Saved data entries
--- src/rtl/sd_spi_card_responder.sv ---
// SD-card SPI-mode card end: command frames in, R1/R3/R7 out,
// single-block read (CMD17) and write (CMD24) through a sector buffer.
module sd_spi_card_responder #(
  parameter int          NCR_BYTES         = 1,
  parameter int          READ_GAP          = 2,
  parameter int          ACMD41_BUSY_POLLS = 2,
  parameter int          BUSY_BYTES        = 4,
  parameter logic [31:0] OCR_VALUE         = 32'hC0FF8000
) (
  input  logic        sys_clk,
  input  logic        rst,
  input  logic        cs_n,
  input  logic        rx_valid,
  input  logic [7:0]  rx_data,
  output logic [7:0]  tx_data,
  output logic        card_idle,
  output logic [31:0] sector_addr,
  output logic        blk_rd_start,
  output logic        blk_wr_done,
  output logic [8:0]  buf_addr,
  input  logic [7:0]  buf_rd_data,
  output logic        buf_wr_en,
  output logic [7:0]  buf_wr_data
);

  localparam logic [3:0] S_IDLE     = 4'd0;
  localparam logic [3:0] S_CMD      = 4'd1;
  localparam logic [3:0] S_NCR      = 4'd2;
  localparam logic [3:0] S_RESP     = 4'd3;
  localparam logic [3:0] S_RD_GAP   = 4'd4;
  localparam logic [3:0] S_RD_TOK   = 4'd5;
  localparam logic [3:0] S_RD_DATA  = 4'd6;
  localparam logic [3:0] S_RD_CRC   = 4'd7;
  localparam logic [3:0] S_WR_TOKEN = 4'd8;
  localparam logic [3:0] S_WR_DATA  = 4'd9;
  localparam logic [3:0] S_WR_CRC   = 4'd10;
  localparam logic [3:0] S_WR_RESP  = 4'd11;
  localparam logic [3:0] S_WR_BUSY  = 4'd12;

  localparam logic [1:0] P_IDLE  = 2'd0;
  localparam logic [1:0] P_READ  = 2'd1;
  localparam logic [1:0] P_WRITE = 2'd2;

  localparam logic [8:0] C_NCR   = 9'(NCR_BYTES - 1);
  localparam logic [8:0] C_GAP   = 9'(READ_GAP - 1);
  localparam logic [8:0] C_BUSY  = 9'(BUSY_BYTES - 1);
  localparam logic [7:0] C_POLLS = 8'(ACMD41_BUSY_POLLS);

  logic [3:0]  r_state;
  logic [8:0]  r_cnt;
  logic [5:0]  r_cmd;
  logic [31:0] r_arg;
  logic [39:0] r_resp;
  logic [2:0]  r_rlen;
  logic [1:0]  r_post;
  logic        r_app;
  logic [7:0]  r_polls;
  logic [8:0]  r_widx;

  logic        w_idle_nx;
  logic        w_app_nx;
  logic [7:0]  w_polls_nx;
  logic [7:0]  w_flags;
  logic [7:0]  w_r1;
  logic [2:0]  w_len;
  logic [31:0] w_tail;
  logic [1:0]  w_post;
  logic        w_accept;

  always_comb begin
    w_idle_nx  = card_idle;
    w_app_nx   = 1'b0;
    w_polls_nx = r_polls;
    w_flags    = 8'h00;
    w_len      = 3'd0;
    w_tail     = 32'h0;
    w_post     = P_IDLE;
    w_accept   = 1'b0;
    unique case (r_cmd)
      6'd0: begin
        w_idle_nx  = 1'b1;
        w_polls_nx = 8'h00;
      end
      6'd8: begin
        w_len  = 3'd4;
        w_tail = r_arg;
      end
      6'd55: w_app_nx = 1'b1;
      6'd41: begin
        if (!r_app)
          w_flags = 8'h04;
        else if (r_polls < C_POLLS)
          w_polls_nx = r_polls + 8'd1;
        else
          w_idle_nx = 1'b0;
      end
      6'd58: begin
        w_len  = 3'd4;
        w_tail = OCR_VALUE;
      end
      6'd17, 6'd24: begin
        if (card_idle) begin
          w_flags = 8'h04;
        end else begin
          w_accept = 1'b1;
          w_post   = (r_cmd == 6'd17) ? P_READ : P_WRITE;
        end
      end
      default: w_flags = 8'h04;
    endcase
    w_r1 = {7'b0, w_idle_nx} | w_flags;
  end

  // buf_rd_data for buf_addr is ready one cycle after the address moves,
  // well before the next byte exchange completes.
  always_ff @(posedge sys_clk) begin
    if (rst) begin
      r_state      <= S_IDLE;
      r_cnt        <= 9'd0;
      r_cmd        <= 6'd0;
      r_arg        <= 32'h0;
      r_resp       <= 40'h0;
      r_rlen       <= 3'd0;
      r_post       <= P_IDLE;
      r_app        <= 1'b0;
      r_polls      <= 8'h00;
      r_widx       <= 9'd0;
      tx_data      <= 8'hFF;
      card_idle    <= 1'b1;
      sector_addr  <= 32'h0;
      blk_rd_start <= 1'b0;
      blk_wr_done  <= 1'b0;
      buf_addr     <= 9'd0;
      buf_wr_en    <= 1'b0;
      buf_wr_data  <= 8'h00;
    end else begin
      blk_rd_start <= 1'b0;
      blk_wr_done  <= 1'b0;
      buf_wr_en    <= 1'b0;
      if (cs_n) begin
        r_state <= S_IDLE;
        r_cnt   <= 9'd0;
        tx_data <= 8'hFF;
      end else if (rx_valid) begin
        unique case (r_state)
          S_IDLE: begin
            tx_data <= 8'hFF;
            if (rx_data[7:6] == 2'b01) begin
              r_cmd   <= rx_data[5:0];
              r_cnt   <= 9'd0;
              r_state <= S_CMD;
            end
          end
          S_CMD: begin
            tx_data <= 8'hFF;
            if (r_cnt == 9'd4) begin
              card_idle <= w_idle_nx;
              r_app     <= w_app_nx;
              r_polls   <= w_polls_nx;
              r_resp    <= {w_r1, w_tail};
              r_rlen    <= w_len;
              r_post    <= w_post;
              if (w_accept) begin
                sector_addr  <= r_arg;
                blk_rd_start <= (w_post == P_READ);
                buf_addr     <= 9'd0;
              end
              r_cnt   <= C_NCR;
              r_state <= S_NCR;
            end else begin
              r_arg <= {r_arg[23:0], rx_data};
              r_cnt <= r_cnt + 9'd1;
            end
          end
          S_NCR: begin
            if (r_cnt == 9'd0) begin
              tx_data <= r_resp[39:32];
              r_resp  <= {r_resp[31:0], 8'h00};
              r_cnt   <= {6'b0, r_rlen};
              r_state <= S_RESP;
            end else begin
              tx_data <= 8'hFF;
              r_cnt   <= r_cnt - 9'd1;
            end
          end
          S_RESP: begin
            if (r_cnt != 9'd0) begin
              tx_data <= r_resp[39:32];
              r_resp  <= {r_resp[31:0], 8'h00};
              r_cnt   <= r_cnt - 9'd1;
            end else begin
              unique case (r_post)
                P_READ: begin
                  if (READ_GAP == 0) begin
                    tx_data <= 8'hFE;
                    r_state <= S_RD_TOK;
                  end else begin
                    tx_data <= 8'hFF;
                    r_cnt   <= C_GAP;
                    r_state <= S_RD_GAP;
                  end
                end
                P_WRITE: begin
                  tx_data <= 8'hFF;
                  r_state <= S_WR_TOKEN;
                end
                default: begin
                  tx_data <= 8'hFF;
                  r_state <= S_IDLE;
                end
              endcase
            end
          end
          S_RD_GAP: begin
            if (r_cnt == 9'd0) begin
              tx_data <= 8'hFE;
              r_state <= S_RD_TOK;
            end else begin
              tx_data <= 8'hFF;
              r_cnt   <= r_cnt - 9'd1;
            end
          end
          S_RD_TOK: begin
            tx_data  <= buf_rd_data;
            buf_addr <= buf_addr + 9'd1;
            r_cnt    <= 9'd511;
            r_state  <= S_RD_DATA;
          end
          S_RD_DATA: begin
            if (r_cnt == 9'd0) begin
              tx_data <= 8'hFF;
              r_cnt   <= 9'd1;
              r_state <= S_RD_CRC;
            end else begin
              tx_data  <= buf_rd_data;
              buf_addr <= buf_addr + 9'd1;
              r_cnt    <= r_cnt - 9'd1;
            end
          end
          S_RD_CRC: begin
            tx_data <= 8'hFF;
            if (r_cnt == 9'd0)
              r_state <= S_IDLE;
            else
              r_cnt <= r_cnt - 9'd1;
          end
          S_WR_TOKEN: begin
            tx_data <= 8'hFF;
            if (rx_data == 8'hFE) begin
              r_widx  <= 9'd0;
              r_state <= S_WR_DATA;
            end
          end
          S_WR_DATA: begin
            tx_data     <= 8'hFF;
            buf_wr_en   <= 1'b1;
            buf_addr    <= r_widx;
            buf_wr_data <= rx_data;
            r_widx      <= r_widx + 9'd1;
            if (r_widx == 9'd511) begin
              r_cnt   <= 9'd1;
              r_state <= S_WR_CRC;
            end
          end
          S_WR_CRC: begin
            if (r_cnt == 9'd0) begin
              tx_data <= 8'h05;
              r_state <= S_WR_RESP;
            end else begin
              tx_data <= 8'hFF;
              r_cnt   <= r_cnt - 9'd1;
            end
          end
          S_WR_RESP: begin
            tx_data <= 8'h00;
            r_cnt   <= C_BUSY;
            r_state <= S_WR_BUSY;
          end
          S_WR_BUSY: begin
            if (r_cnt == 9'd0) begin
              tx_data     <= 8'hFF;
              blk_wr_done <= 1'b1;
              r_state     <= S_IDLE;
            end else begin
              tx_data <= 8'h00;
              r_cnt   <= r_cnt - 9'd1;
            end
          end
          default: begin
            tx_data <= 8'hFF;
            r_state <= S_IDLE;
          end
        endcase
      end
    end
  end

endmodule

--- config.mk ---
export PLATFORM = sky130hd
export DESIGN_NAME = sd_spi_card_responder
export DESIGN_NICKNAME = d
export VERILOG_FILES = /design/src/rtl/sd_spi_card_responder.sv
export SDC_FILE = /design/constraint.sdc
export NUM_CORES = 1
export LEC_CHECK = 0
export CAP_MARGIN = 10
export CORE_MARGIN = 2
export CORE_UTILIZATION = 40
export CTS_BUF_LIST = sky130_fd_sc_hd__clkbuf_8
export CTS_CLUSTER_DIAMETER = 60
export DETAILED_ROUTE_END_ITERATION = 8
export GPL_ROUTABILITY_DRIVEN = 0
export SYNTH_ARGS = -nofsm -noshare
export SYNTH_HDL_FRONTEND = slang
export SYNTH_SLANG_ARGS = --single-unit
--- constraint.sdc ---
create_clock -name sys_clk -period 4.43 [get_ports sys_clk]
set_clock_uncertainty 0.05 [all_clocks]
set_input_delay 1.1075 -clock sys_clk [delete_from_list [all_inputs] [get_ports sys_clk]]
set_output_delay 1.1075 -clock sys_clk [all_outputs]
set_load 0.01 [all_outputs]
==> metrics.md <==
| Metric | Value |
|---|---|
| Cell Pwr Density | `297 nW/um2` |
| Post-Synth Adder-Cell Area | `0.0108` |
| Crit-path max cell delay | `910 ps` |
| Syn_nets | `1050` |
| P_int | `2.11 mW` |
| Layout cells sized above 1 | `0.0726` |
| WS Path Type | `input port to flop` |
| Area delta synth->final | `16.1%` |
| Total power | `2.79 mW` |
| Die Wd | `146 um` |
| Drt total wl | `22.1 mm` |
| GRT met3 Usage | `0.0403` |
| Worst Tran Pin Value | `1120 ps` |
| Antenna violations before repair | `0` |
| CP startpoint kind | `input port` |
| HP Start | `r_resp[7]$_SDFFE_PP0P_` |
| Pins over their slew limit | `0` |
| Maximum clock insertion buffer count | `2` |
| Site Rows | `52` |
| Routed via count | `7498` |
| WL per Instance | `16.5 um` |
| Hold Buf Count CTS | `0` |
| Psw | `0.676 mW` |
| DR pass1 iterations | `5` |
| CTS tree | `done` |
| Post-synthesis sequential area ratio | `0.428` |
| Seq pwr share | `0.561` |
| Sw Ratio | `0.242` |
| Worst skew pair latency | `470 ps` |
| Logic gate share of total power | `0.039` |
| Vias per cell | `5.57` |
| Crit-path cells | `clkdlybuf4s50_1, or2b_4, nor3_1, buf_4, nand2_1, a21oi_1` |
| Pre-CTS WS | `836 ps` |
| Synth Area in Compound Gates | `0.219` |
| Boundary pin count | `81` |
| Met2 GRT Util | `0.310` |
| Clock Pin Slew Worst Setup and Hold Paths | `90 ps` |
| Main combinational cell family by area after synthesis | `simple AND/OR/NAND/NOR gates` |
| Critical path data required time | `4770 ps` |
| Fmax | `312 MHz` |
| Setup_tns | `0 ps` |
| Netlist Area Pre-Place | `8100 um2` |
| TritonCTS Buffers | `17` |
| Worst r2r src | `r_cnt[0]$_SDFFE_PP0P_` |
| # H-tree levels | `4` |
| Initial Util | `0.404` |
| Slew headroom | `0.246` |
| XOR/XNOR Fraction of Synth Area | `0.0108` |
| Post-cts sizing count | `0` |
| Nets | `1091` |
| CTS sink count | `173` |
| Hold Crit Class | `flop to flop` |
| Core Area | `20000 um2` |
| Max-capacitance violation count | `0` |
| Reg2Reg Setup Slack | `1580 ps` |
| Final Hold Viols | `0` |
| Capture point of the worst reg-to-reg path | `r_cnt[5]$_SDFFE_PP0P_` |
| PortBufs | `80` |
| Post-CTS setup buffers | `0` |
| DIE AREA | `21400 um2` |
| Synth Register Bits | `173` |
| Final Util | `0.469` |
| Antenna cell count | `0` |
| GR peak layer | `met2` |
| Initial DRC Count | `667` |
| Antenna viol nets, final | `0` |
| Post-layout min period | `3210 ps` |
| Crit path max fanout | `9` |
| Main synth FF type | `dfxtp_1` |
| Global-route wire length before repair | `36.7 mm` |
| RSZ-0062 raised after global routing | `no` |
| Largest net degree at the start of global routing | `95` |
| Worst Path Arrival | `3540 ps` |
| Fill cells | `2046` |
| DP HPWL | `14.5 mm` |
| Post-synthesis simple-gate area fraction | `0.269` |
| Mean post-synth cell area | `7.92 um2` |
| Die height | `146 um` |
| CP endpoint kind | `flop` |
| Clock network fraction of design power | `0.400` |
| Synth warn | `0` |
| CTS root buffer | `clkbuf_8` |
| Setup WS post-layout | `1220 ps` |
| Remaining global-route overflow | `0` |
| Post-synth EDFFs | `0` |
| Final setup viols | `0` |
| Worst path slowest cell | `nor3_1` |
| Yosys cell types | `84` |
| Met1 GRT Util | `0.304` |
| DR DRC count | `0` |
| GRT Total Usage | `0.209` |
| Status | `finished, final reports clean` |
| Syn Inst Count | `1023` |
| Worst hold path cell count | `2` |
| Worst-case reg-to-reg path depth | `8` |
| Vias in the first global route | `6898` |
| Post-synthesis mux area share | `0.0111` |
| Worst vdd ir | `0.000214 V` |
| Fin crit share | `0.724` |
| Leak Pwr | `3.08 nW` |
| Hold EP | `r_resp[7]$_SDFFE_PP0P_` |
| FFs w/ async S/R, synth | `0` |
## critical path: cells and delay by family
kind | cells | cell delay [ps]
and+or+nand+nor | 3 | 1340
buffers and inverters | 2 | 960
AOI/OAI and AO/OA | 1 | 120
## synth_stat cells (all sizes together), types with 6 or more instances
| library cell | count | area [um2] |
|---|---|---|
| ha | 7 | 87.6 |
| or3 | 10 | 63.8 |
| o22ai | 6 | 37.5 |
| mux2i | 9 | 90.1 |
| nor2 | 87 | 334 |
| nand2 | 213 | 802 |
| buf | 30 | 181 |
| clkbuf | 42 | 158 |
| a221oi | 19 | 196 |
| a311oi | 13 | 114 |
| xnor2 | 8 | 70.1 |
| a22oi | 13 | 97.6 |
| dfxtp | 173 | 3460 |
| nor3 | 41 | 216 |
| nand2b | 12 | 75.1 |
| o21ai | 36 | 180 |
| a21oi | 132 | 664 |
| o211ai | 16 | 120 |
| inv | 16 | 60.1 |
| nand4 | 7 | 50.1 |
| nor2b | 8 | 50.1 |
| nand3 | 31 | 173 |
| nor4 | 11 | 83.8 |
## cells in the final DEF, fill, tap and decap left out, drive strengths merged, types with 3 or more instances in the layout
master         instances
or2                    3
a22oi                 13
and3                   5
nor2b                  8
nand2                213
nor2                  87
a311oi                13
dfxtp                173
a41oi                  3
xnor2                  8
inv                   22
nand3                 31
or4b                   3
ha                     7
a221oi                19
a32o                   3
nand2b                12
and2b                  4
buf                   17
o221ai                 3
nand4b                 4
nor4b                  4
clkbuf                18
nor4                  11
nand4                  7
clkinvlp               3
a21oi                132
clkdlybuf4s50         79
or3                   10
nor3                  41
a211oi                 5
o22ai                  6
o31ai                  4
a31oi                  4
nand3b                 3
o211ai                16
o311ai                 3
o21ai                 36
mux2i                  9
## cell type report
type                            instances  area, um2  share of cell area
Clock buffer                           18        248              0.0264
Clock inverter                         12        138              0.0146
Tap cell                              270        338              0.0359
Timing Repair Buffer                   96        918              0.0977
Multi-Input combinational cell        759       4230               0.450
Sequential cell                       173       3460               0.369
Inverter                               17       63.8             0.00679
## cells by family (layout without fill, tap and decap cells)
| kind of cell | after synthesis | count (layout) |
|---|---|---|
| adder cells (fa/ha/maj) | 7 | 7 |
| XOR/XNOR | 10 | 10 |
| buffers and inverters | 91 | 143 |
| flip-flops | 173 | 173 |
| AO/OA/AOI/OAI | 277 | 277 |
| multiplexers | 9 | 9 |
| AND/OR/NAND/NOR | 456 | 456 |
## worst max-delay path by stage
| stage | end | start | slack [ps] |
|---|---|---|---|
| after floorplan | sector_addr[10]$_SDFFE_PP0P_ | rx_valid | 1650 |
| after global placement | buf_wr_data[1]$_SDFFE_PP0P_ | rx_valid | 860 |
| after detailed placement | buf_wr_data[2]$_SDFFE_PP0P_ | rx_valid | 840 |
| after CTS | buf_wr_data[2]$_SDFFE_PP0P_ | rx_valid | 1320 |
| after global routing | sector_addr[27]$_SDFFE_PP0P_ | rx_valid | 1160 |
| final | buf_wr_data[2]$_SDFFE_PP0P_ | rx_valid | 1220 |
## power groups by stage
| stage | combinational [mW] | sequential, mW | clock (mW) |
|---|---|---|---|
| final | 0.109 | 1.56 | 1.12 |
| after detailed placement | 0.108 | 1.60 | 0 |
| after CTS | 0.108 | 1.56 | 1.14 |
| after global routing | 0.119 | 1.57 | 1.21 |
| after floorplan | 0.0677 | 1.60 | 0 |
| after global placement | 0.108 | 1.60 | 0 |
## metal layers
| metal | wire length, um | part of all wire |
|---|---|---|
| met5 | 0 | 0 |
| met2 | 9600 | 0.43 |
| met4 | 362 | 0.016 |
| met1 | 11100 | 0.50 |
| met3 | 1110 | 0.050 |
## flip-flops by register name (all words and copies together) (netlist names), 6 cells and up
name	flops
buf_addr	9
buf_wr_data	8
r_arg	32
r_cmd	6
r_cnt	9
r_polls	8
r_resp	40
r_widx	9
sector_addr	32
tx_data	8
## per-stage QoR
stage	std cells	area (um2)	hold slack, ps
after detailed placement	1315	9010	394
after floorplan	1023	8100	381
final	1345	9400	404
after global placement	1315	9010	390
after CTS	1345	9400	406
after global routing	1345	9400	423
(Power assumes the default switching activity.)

* Activity *
From the data above, copy out every line with the string "instances" in it.

* Answer section *
## synth_stat cells (all sizes together), types with 6 or more instances
## cells in the final DEF, fill, tap and decap left out, drive strengths merged, types with 3 or more instances in the layout
master         instances
type                            instances  area, um2  share of cell area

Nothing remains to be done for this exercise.